Task prompt:
Beginning at the line containing "after detailed placement |", restate each line of the listing below word for word until the last one has been given.

- - -

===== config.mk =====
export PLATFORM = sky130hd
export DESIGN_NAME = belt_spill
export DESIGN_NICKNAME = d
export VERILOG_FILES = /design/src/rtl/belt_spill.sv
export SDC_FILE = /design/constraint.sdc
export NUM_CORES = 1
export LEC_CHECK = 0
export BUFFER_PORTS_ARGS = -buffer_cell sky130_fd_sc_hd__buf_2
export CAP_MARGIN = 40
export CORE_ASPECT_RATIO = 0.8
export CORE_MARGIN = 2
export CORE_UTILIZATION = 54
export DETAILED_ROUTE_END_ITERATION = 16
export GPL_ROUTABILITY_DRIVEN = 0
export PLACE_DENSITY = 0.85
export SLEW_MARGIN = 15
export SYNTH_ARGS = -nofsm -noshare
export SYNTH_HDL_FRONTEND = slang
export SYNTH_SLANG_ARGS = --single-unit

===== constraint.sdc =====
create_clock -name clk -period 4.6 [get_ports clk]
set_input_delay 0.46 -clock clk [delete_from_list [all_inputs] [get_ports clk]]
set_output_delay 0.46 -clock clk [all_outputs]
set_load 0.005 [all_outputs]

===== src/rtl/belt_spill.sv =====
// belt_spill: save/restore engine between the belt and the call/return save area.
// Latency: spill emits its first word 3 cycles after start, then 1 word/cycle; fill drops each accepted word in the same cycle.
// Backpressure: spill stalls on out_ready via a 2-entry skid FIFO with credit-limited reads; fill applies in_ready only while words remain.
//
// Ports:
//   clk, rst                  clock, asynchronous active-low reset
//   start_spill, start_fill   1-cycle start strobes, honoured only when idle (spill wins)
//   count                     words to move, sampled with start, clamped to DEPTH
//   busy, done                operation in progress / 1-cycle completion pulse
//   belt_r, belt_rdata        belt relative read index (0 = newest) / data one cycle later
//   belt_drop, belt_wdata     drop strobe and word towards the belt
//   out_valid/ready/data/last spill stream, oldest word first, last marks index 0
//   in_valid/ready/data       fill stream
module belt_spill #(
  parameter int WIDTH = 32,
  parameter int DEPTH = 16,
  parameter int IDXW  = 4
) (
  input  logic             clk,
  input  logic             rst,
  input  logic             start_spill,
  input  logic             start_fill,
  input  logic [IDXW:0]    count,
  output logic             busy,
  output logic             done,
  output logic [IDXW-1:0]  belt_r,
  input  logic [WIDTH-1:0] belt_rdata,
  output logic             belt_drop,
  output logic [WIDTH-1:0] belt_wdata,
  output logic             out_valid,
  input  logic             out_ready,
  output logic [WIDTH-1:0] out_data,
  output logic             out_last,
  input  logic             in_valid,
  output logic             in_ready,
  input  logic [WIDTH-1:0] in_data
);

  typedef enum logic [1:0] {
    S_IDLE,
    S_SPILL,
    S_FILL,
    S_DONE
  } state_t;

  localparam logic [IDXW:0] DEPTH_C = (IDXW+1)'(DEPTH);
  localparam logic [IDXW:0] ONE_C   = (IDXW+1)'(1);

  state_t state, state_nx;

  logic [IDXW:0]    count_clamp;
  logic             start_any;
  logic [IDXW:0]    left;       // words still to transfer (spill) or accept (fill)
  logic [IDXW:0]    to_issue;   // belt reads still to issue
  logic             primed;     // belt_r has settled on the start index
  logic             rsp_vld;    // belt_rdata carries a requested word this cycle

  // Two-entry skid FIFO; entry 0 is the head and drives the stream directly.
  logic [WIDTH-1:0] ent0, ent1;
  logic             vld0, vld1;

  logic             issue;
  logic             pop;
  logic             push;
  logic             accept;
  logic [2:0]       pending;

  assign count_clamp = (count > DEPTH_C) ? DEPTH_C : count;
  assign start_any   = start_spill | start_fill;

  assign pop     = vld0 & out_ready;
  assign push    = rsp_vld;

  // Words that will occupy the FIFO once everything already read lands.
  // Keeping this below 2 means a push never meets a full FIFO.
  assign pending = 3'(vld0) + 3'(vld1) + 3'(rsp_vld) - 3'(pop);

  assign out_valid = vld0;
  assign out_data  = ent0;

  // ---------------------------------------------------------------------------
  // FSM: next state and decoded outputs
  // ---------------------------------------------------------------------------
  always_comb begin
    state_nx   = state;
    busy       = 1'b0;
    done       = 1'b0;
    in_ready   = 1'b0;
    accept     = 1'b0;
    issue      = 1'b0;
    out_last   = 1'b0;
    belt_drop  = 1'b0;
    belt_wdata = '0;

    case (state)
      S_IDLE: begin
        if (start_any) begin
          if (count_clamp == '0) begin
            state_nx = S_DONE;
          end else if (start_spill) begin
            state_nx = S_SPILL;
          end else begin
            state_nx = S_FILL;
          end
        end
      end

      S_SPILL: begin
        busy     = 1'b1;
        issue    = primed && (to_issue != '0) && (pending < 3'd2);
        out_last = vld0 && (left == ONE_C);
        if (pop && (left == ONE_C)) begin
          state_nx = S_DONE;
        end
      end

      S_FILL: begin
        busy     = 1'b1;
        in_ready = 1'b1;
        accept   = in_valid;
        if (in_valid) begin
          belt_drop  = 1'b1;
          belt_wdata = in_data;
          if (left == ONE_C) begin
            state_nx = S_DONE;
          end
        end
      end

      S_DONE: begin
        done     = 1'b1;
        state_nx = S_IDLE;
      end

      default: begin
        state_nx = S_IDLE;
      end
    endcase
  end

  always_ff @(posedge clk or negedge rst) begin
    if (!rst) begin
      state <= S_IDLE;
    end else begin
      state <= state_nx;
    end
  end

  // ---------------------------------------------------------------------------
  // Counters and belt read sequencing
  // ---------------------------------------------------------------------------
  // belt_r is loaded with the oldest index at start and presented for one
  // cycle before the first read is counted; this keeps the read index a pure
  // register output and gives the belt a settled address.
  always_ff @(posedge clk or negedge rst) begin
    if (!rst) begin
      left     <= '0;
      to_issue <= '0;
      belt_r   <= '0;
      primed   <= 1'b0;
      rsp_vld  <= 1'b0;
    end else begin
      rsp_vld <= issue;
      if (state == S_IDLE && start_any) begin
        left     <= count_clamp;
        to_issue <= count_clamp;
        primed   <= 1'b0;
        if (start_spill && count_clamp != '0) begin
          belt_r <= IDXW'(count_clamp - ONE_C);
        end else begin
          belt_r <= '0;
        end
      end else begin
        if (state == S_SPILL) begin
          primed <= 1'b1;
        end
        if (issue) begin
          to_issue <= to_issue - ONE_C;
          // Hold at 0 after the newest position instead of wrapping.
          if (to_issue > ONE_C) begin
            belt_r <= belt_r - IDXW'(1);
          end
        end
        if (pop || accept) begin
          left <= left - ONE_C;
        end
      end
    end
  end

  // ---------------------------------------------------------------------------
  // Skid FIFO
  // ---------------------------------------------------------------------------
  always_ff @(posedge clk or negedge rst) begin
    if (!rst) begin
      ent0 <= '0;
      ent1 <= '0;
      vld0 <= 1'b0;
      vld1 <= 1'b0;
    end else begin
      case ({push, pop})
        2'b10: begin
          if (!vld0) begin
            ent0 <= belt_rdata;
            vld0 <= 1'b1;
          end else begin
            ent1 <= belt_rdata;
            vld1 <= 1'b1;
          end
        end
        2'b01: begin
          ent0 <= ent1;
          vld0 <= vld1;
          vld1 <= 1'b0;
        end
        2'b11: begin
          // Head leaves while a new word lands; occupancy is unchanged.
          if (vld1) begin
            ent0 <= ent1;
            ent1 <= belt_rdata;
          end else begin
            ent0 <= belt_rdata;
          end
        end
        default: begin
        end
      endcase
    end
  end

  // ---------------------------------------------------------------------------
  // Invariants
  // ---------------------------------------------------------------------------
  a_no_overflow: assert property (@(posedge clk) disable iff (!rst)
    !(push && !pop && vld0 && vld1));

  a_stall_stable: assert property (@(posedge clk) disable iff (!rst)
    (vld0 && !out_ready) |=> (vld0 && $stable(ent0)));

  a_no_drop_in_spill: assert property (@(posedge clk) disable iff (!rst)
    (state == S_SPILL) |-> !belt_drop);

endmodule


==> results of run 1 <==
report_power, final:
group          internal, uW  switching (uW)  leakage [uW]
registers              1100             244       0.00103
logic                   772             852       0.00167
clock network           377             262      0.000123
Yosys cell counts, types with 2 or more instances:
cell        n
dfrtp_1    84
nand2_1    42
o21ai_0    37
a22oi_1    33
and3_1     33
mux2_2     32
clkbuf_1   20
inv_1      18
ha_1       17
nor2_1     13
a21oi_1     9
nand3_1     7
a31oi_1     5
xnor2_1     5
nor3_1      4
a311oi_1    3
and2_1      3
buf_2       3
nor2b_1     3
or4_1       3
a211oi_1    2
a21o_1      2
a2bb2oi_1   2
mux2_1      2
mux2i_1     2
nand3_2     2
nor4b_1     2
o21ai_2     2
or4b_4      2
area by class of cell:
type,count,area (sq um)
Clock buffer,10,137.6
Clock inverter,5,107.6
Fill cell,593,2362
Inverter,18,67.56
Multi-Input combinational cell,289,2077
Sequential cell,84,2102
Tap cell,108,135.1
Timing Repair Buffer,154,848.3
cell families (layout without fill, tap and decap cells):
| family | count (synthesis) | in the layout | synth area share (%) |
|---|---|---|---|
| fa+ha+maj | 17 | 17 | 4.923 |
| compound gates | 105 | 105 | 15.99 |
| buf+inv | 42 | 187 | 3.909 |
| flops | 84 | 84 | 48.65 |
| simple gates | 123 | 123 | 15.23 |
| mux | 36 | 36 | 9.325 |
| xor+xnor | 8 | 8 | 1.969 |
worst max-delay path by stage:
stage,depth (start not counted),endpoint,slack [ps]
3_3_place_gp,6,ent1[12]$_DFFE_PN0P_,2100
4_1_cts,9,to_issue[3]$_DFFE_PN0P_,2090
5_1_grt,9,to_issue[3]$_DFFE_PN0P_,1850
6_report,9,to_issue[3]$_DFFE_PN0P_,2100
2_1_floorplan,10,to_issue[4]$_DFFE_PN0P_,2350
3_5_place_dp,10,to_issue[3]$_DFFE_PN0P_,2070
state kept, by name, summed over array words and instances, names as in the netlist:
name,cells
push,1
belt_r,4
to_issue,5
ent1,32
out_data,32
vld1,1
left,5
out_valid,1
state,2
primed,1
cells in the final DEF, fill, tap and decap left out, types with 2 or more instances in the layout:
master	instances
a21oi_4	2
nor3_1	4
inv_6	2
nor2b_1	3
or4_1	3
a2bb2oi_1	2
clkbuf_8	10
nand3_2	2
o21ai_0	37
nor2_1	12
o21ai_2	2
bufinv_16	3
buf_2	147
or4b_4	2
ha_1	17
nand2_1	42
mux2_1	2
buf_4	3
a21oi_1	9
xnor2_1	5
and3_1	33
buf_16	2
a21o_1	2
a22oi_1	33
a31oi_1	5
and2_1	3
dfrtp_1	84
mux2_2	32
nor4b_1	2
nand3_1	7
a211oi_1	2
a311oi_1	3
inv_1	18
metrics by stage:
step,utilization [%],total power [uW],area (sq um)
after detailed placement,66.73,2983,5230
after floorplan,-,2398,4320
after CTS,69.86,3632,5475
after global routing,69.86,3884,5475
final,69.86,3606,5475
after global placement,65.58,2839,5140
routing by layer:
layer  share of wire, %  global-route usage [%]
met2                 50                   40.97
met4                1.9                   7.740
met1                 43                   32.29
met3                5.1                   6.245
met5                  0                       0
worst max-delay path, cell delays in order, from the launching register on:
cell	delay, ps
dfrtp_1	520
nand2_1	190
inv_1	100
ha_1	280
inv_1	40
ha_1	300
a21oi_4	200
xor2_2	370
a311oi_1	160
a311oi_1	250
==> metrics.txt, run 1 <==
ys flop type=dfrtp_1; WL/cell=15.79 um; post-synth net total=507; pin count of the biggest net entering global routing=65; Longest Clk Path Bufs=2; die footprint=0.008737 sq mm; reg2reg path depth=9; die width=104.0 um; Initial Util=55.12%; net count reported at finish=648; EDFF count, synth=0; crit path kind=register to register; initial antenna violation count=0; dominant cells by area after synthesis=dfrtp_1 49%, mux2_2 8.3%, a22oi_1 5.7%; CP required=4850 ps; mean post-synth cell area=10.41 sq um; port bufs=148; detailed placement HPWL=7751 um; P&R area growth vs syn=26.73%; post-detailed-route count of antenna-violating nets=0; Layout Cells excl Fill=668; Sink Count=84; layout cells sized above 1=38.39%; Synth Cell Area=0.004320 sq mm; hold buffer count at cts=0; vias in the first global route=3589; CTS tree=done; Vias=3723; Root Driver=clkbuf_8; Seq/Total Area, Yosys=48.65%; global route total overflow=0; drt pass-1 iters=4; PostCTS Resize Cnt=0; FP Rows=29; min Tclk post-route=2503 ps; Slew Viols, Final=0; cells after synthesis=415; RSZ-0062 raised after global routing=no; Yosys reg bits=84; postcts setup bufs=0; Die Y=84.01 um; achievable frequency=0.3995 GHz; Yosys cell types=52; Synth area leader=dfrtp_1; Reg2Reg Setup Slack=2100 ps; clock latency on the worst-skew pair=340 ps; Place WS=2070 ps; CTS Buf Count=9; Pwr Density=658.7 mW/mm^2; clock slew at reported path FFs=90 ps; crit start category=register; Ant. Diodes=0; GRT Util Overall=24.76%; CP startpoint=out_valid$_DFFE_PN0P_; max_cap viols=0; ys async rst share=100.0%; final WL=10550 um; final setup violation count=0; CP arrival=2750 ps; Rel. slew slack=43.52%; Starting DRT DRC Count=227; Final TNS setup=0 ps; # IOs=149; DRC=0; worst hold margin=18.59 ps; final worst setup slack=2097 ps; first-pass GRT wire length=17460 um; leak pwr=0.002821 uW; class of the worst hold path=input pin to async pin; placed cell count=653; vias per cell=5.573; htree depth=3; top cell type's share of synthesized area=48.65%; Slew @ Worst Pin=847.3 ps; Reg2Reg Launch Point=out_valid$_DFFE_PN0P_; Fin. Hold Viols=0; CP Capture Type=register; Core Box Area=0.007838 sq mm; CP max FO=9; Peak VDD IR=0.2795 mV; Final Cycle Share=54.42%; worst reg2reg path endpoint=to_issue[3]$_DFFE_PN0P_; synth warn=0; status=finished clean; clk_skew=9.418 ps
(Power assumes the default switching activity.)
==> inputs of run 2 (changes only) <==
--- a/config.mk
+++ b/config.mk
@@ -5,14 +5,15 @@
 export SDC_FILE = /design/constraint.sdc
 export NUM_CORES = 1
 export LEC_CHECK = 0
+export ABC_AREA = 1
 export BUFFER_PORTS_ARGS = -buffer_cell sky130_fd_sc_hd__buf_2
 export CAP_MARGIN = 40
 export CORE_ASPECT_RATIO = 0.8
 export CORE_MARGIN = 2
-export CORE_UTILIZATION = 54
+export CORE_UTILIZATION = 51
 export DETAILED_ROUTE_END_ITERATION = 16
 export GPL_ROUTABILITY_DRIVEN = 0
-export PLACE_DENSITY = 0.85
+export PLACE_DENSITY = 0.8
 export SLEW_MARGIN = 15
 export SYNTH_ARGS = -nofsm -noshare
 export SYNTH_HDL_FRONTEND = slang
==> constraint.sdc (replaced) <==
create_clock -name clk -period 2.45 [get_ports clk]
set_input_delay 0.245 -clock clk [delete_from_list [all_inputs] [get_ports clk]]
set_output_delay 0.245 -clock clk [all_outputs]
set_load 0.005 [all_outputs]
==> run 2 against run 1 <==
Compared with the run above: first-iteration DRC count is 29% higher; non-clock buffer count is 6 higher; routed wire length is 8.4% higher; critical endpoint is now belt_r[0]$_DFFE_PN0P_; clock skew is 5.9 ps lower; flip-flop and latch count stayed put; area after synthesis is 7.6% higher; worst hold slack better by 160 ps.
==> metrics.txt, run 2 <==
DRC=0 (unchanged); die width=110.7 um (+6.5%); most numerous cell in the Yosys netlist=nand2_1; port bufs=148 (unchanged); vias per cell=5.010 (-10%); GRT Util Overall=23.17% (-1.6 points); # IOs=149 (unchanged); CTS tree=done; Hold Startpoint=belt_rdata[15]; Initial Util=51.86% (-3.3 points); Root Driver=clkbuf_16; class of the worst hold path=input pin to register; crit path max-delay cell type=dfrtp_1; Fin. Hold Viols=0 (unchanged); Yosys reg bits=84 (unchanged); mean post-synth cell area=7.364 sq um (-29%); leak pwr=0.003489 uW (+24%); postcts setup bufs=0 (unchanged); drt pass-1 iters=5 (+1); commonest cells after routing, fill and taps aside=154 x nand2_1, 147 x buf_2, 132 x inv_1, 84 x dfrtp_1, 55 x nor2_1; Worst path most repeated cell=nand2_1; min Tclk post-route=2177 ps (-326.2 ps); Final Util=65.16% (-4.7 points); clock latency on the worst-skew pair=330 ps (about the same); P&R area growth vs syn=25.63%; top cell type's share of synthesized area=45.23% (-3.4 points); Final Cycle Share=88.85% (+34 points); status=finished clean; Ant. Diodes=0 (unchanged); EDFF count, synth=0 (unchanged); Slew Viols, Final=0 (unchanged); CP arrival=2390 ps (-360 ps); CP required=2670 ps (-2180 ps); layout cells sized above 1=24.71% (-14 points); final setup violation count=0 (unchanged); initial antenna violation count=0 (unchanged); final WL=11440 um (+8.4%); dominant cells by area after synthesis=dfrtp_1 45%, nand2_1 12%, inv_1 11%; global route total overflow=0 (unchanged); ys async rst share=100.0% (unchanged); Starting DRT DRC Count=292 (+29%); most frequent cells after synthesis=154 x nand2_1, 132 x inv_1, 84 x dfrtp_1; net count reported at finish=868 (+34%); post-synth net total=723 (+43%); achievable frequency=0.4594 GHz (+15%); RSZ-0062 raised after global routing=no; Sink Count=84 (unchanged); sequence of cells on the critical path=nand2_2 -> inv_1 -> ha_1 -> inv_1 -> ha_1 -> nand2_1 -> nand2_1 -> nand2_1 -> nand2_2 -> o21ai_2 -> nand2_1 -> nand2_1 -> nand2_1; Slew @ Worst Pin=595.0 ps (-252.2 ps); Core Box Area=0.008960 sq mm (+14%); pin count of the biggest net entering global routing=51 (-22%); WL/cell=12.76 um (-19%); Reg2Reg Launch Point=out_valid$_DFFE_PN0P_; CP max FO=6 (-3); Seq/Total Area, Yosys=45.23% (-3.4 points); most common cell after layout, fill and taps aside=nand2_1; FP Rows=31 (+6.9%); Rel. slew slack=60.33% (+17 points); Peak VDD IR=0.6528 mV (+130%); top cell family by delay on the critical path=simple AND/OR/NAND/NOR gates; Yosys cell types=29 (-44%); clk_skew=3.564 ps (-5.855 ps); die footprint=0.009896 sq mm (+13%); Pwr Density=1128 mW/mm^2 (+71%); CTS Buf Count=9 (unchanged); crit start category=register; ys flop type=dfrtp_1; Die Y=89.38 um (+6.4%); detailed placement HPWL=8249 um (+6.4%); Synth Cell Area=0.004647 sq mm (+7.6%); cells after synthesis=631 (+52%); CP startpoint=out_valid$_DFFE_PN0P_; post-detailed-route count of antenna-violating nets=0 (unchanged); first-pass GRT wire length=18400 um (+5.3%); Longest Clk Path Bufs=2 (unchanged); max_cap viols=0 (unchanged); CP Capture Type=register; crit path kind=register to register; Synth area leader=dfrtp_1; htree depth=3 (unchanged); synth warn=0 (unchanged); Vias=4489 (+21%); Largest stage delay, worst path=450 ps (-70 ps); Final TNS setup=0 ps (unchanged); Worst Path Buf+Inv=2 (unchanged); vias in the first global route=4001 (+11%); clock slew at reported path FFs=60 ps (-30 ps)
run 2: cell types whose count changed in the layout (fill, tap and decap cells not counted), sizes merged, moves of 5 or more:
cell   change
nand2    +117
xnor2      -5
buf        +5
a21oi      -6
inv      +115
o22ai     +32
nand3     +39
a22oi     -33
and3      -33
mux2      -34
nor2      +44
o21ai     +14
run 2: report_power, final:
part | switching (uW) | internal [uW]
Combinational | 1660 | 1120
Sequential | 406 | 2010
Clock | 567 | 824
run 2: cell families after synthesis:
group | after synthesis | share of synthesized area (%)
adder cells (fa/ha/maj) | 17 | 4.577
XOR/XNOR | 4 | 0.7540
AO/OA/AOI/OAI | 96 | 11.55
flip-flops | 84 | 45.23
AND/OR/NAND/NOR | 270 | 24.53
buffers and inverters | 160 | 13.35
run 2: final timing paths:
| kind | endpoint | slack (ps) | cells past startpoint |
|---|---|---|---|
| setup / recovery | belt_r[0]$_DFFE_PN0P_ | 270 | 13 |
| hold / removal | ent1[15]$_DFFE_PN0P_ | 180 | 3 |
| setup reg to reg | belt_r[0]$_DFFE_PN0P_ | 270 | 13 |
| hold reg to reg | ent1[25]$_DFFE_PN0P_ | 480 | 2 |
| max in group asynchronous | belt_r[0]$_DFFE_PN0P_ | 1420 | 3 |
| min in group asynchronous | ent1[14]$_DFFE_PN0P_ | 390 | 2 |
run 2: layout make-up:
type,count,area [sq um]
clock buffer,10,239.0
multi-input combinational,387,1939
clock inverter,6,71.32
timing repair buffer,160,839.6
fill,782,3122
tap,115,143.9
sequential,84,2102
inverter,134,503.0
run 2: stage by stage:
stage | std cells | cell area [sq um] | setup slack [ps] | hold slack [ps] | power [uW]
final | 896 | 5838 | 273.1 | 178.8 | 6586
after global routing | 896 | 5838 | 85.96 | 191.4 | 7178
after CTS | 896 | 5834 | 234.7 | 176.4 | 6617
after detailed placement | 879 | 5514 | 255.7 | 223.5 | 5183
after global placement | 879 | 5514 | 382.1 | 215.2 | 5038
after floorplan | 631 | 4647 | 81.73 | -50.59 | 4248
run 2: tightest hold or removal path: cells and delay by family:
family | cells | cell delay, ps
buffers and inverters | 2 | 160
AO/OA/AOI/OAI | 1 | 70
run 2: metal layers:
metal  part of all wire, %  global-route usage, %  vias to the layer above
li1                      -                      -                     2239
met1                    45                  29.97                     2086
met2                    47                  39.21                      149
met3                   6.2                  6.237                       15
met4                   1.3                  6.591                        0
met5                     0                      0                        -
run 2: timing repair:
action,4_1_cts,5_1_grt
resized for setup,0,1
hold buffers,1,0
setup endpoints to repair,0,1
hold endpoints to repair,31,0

- - -

Exercise solution:
after detailed placement | 879 | 5514 | 255.7 | 223.5 | 5183
after global placement | 879 | 5514 | 382.1 | 215.2 | 5038
after floorplan | 631 | 4647 | 81.73 | -50.59 | 4248
run 2: tightest hold or removal path: cells and delay by family:
family | cells | cell delay, ps
buffers and inverters | 2 | 160
AO/OA/AOI/OAI | 1 | 70
run 2: metal layers:
metal  part of all wire, %  global-route usage, %  vias to the layer above
li1                      -                      -                     2239
met1                    45                  29.97                     2086
met2                    47                  39.21                      149
met3                   6.2                  6.237                       15
met4                   1.3                  6.591                        0
met5                     0                      0                        -
run 2: timing repair:
action,4_1_cts,5_1_grt
resized for setup,0,1
hold buffers,1,0
setup endpoints to repair,0,1
hold endpoints to repair,31,0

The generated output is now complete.